Contrary to expectations, no significant overall GEF differences appeared between East and West Germany. However, East Germans scored higher on Item 2 (“I can rely on my own abilities in difficult situations”), possibly reflecting a historically rooted solidarity and self-reliance developed during years of material scarcity and social cooperation. This finding may also indicate that patterns of GEF differences are more nuanced, reflecting sex- and socioeconomic variations within regions rather than clear-cut East–West divides.
Strengths and limitations
4.1
Though this study benefitted from large, representative samples of the German population, several limitations must be acknowledged. First, the cross-sectional design limits causal interpretation – we cannot determine whether the observed associations reflect true causal relationships. Second, as self-reported data were used, social desirability bias may have influenced responses. Third, the second survey was conducted during the COVID-19 pandemic, which may have affected self-efficacy levels; given the design, we cannot disentangle pandemic-related effects from genuine temporal changes.
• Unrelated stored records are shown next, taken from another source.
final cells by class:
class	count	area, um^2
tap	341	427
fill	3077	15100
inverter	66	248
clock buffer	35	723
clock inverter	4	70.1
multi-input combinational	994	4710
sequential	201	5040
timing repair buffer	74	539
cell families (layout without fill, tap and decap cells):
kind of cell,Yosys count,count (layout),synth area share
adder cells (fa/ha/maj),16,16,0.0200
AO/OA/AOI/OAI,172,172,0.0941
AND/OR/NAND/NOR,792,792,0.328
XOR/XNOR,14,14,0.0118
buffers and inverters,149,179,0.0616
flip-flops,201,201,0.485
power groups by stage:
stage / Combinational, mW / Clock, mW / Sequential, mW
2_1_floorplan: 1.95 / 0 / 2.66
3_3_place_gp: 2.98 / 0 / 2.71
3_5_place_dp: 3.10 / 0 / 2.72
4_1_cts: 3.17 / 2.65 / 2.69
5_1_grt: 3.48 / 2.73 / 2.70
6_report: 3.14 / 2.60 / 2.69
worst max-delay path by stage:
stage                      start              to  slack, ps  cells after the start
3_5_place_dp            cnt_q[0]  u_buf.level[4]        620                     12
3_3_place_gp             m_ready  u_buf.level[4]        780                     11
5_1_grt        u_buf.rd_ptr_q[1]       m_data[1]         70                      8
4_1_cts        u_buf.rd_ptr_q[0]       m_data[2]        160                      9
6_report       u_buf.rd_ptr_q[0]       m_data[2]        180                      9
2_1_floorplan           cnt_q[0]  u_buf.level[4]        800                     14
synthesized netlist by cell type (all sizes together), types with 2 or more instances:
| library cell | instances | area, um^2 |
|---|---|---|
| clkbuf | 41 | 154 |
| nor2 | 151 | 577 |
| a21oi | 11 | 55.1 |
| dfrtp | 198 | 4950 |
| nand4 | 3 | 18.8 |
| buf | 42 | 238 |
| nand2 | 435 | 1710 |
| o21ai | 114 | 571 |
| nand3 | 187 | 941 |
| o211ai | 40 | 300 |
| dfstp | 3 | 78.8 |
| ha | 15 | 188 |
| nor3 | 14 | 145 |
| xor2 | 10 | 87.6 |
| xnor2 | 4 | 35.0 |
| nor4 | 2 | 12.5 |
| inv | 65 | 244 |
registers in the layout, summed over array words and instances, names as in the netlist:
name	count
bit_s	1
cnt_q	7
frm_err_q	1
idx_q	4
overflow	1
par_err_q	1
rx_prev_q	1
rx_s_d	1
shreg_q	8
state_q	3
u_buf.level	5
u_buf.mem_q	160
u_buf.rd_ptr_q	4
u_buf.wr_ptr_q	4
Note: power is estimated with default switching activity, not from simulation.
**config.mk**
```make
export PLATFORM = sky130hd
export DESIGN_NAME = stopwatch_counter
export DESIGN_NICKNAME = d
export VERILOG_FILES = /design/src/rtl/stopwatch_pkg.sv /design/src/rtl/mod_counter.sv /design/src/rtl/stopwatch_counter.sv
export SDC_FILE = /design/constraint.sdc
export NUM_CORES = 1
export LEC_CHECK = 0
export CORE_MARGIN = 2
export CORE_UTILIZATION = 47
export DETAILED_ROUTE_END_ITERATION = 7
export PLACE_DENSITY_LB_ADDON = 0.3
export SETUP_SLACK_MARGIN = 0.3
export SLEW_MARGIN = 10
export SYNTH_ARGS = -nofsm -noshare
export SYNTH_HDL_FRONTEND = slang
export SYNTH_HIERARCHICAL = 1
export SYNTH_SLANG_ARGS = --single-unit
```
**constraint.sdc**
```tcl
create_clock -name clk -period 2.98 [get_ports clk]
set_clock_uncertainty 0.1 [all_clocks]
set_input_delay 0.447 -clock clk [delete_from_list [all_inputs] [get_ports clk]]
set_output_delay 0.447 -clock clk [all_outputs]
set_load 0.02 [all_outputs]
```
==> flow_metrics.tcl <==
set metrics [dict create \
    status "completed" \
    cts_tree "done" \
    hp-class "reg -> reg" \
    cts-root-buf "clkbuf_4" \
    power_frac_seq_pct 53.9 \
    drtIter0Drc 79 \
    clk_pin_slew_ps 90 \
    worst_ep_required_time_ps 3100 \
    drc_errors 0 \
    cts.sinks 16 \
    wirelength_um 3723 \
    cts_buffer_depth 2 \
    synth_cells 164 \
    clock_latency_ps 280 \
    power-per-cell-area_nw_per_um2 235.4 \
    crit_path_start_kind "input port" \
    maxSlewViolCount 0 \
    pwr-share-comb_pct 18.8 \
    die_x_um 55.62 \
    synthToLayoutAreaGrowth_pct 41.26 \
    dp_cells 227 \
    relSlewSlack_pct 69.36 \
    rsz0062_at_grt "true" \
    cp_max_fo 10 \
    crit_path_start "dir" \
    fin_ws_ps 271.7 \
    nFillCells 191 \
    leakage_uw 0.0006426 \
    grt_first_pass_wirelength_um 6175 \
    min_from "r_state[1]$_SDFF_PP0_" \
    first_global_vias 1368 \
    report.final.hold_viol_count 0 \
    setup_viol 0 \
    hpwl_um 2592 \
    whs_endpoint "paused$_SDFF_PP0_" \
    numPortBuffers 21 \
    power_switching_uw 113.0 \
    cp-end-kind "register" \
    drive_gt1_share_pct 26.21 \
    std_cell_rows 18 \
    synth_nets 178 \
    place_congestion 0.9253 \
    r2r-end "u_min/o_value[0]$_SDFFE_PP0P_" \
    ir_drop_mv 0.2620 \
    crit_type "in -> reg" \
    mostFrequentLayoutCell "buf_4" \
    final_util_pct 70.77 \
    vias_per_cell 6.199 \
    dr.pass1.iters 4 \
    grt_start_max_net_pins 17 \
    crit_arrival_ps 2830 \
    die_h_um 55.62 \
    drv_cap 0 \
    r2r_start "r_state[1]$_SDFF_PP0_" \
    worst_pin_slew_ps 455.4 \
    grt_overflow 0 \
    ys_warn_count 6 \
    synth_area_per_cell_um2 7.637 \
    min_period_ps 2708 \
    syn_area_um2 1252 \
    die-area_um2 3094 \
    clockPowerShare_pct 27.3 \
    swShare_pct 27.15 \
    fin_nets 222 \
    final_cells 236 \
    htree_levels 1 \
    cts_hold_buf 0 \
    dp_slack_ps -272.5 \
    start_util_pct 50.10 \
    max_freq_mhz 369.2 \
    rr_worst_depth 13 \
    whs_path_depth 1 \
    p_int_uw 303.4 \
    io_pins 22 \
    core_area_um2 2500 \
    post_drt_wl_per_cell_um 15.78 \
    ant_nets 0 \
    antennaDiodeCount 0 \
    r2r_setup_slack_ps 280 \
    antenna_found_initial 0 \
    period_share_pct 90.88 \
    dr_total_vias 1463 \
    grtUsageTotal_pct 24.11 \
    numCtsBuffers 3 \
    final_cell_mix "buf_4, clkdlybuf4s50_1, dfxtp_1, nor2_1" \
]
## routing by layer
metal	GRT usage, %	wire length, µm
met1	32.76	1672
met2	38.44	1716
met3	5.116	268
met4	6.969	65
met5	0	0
[src/rtl/dcc_antilog_decoder.sv]
// Antilogarithm decoder: converts a log-domain sum {K, F} back to the linear product (1.F) * 2^K.
// The pipeline has three valid/ready stages under one global stall, with a zero bypass and saturation.
module dcc_antilog_decoder #(
    parameter int DataIN_width     = 16,
    parameter int truncation_width = 6,
    parameter int DataK_width      = 4
) (
    input  logic                                        clk,
    input  logic                                        rst,
    input  logic                                        in_valid,
    output logic                                        in_ready,
    input  logic [DataK_width+truncation_width+1:0]     in_L,
    input  logic                                        in_zero,
    output logic                                        out_valid,
    input  logic                                        out_ready,
    output logic [2*DataIN_width-1:0]                   out_P,
    output logic                                        out_sat
);

    localparam int PW = 2 * DataIN_width;
    localparam int TW = truncation_width;
    localparam int KW = DataK_width + 2;
    localparam int LW = KW + TW;

    logic          advance;

    logic          s1_valid_q;
    logic [LW-1:0] s1_L_q;
    logic          s1_zero_q;

    logic          s2_valid_q;
    logic [TW:0]   s2_m_q;
    logic          s2_left_q;
    logic [KW-1:0] s2_sh_q;
    logic          s2_sat_q;
    logic          s2_zero_q;

    logic          out_valid_q;
    logic [PW-1:0] out_P_q;
    logic          out_sat_q;

    logic [KW-1:0] s2_k;
    logic [TW:0]   s2_m_d;
    logic          s2_left_d;
    logic [KW-1:0] s2_sh_d;
    logic          s2_sat_d;

    logic [PW-1:0] s3_m_ext;
    logic [PW-1:0] s3_shifted;
    logic [PW-1:0] out_P_d;
    logic          out_sat_d;

    assign advance   = out_ready | ~out_valid_q;
    assign in_ready  = advance;
    assign out_valid = out_valid_q;
    assign out_P     = out_P_q;
    assign out_sat   = out_sat_q;

    // Stage 2: split K/F, choose the shift direction and amount relative to the binary point.
    always_comb begin
        s2_k      = s1_L_q[LW-1:TW];
        s2_m_d    = {1'b1, s1_L_q[TW-1:0]};
        s2_left_d = (s2_k >= KW'(TW));
        s2_sh_d   = s2_left_d ? (s2_k - KW'(TW)) : (KW'(TW) - s2_k);
        s2_sat_d  = (32'(s2_k) >= 32'(PW));
    end

    // Stage 3: the barrel shift; out-of-range left shifts only occur when saturating.
    always_comb begin
        s3_m_ext   = PW'(s2_m_q);
        s3_shifted = s2_left_q ? (s3_m_ext << s2_sh_q) : (s3_m_ext >> s2_sh_q);
        if (s2_zero_q) begin
            out_P_d   = '0;
            out_sat_d = 1'b0;
        end else if (s2_sat_q) begin
            out_P_d   = '1;
            out_sat_d = 1'b1;
        end else begin
            out_P_d   = s3_shifted;
            out_sat_d = 1'b0;
        end
    end

    always_ff @(posedge clk or posedge rst) begin
        if (rst) begin
            s1_valid_q  <= 1'b0;
            s1_L_q      <= '0;
            s1_zero_q   <= 1'b0;
            s2_valid_q  <= 1'b0;
            s2_m_q      <= '0;
            s2_left_q   <= 1'b0;
            s2_sh_q     <= '0;
            s2_sat_q    <= 1'b0;
            s2_zero_q   <= 1'b0;
            out_valid_q <= 1'b0;
            out_P_q     <= '0;
            out_sat_q   <= 1'b0;
        end else if (advance) begin
            s1_valid_q  <= in_valid;
            s1_L_q      <= in_L;
            s1_zero_q   <= in_zero;
            s2_valid_q  <= s1_valid_q;
            s2_m_q      <= s2_m_d;
            s2_left_q   <= s2_left_d;
            s2_sh_q     <= s2_sh_d;
            s2_sat_q    <= s2_sat_d;
            s2_zero_q   <= s1_zero_q;
            out_valid_q <= s2_valid_q;
            out_P_q     <= out_P_d;
            out_sat_q   <= out_sat_d;
        end
    end

endmodule

[config.mk]
export PLATFORM = sky130hd
export DESIGN_NAME = dcc_antilog_decoder
export DESIGN_NICKNAME = d
export VERILOG_FILES = /design/src/rtl/dcc_antilog_decoder.sv
export SDC_FILE = /design/constraint.sdc
export NUM_CORES = 1
export LEC_CHECK = 0
export ABC_AREA = 1
export ABC_CLOCK_PERIOD_IN_PS = 2900
export CORE_MARGIN = 4
export CORE_UTILIZATION = 57
export CTS_BUF_LIST = sky130_fd_sc_hd__clkbuf_4
export DETAILED_ROUTE_END_ITERATION = 8
export GPL_TIMING_DRIVEN = 0
export PLACE_DENSITY = 0.87
export SYNTH_ARGS = -nofsm -noshare
export SYNTH_HDL_FRONTEND = slang
export SYNTH_SLANG_ARGS = --single-unit
[constraint.sdc]
create_clock -name clk -period 2.9 [get_ports clk]
set_clock_uncertainty 0.1 [all_clocks]
set_input_delay 0.725 -clock clk [delete_from_list [all_inputs] [get_ports clk]]
set_output_delay 0.725 -clock clk [all_outputs]
set_load 0.1 [all_outputs]
-- Word-level counts from Yosys, hierarchy flattened
Cells that the tools add are included.
- register bits after elaboration: 65
- latch bits: 0
- memory bits (writable): 0
- memory bits (read-only): 0
- input bits: 17
- output and inout bits: 35
- memories: 0
- add/subtract/negate cells: 2
- multipliers: 0
- divide/modulo/power cells: 0
- order comparisons: 2
- equality and inequality tests: 0
- shift-type cells: 2
- muxes and demuxes: 6
- bitwise operators: 2
- reductions and logical operators: 0
- operators by type and width (kind ; number):
    32-bit two-way mux ; 3
    7-bit by 6-bit << shifter with 32-bit output ; 1
    7-bit by 6-bit >> shifter with 32-bit output ; 1
    6-bit by 3-bit greater-or-equal comparator with 1-bit output, second input constant ; 1
    6-bit greater-or-equal comparator, second input constant ; 1
    6-bit two-way mux ; 1
    3-bit by 6-bit subtractor with 6-bit output, first input constant ; 1
    6-bit by 3-bit subtractor with 6-bit output, second input constant ; 1
    1-bit two-way mux ; 2
    1-bit inverter ; 1
    1-bit OR ; 1

-- Longest topological paths before layout
Gate-level depths: netlist of the first run.
- word-level depth: 4
- depth in mapped cells: 10
- gate-level depth less buffers: 9

-- Least setup slack after synthesis of the first run
No wires, ideal clock.
- path kind: register to output
- start: register out_valid_q, in the netlist out_valid
- end: output port in_ready
- arrival time: 1829 ps
- data required time: 2075 ps
- slack: 246 ps
- stages on the path, launching flop included: 6
- path through: dfrtp_1 inv_1 nor2_4 inv_2 buf_2 buf_2
- word-level cells in the longest chain between the ends: 2
- ends and longest elaborated chain (what ; line ; text):
    start, declared ; 38 ; logic out_valid_q;
    start signal, assigned ; 108 ; out_valid_q <= s2_valid_q;
    1-bit inverter ; 53 ; assign advance = out_ready | ~out_valid_q;
    1-bit OR ; 53 ;
    end, declared ; 11 ; output logic in_ready,
Every way passes these cells.

-- Worst setup path in the final report of the first run
- start: input port out_ready
- end: output port in_ready
- word-level cells in the longest chain between the ends: 1
- ends and longest elaborated chain (what ; line ; text):
    start, declared ; 15 ; input logic out_ready,
    1-bit OR ; 53 ;
Every way passes these cells.

==> run metrics, run 1 <==
outcome complete, no violations; # IOs 52; Met3 Routed Length about 430 um; Reg-to-Reg End s2_sh_q[5]; CTS tree built; syn_nets roughly 480; Mapped Cells about 460; Distinct cells, synth 33; Core ar. about 6100 um2; clk sink count between 60 and 70; share of layout cells above drive strength 1 16.3%; Worst-Skew Late Latency just over 400 ps; total track usage about 27%; vias per cell 5.66; initial core utilization 59.8%; Inserted Clock Buffers 9; CP max stage cell clkdlybuf4s50_1; Final Hold Viols 0; Synth Area per Inst 7.97 um2; CP max stage delay 500 ps; RSZ-0062 raised after global routing false; setup TNS 0 ps; Antenna diodes 0; antenna violations before repair 0; YS warnings 0; Hold/Removal Path Class reg -> reg; FMAX around 360 MHz; Synth async-reset ratio 100%; # fillers between 500 and 600; crit path capture in_ready; endpoints failing setup 0; number of global-route vias before repair 3320; WS Path Type in -> out; R2R Setup Slk about 1300 ps; top-area cell type share of the netlist area 44.8%; synth-to-layout area growth 20.5%; chip width 87.8 um; post-cts gate resize count 7; RePlAce Congestion 0.974; Synth Cell Area approximately 3600 um2; leading post-synthesis cells by cell area dfrtp_1 (45%), nand2_1 (15%), nand3_1 (7.0%); M1 wire length ~3.9 mm; worst r2r src s1_L_q[8]; Row Count 28; dominant cell type by area after synthesis dfrtp_1; first-pass GRT wire length around 16 mm; worst reg-to-reg path cell count 7; Max clock buf depth 2; setup bufs post-CTS 0; hold buffers post-CTS 0; largest net degree at the start of global routing 35; Clock transition at path regs between 100 and 150 ps; DR iter-0 viols 241; DP Worst Slack -917 ps; Seq/Total Area, Yosys between 40% and 50%; top sig layer met4; fin. max-slew vios 0; TritonRoute pass-1 iters 5; IO buf count between 50 and 60; Synth Register Bits 65; Slew @ Worst Pin 1010 ps; fin crit share 96.7%; data arrival time of the worst path about 2000 ps; DRT Wirelength ~9.5 mm; routed wire length per instance around 16 um; Worst setup SP type input port; Hold WS 383 ps; Root Driver clkbuf_4; final setup margin 96.2 ps; CP max FO 19; Slew headroom between 30% and 40%; total number of vias 3375; hpwl dp around 7.4 mm; crit path time final between 2000 and 3000 ps; routed wl met2 between 4 and 5 mm; Critical Path RT 2080 ps; Worst Setup SP out_ready; Final Net Count between 500 and 600; CP Capture Type output pin; Post-DRT Antenna Nets 0; worst-path cell chain clkdlybuf4s50_1 > nor2_4 > inv_2 > buf_2 > buf_6; main flop type after synthesis dfrtp_1; Die Y roughly 88 um; Max-Cap Viols 0; Die ar. ~7700 um2; Remaining DRCs 0; gr ovfl total 0; number of synthesized flops with an enable pin 0; H-tree depth 3
[cell families after synthesis]
group                    Yosys count  share of synthesized area [%]
buffers and inverters             58                           8.38
AO/OA/AOI/OAI                     83                           14.4
flip-flops                        65                           44.8
adder cells (fa/ha/maj)            4                           1.38
AND/OR/NAND/NOR                  243                           30.5
XOR/XNOR                           2                          0.483
[worst max-delay path: cells and delay by family]
| kind | cells | cell delay, ps |
|---|---|---|
| buf+inv | 4 | 1160 |
| simple gates | 1 | 90 |
[cells in the mapped netlist (2+ instances only)]
cell,number
nor2_8,2
o211ai_1,5
inv_2,4
buf_2,11
nor2_1,14
buf_6,7
nor2_2,3
nor3_1,2
a31oi_1,4
inv_1,29
dfrtp_1,65
nand3_1,51
inv_4,2
nand3_2,2
nand4_1,7
or2_2,3
nand2_1,148
a21oi_1,10
buf_4,3
a21oi_2,20
nor2_4,4
o21ai_0,28
ha_1,4
xor2_1,2
nand2_2,5
o21ai_1,13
In addition, only a limited set of covariates was available, restricting control for confounding factors, and participants’ geographical origins were not assessed, meaning some respondents in the West may have been socialized in the East and vice versa. Finally, the effect sizes of the mean difference tests were very small, suggesting that while some effects reached statistical significance, their practical relevance should be interpreted with caution. Future research should address these limitations.
Conclusion
4.2
This study examined self-efficacy differences between East and West Germans in 2014 and 2022, while also considering potential sex differences. While no significant overall differences emerged between East and West Germany, we observed nuanced sex- and socioeconomically based variations within each region, hinting at a more individual-level impact on self-efficacy. This finding may help in clinical contexts, as cognitive therapy may be able to positively affect self-efficacy. Further longitudinal research may investigate these associations in more depth.
Availability of data and materials
The datasets supporting the conclusions of this article are available from the corresponding author on reasonable request.
Ethical statement
Prior to the study enrolment, detailed information about the procedures, data collection, and anonymization of personal data were given to the potential participants. Then, verbal informed consent to participate in the study was obtained and confirmed by the interviewers. The studies contents and procedures were approved by the Ethics Commission of the Medical Faculty of the University Leipzig (survey A: 063‐14‐10032014, survey B: 594/21‐ek). Both surveys were conducted in accordance to the ICH-GCP-guidelines and the ICC/ESOMAR International Code of Marketing and Social Research Practice. They were also conducted in accordance with the principles expressed in the Declaration of Helsinki.
Funding
This research did not receive any specific grant from funding agencies in the public, commercial, or not-for-profit sectors.
Declaration of competing interest
The authors declare that they have no competing interests.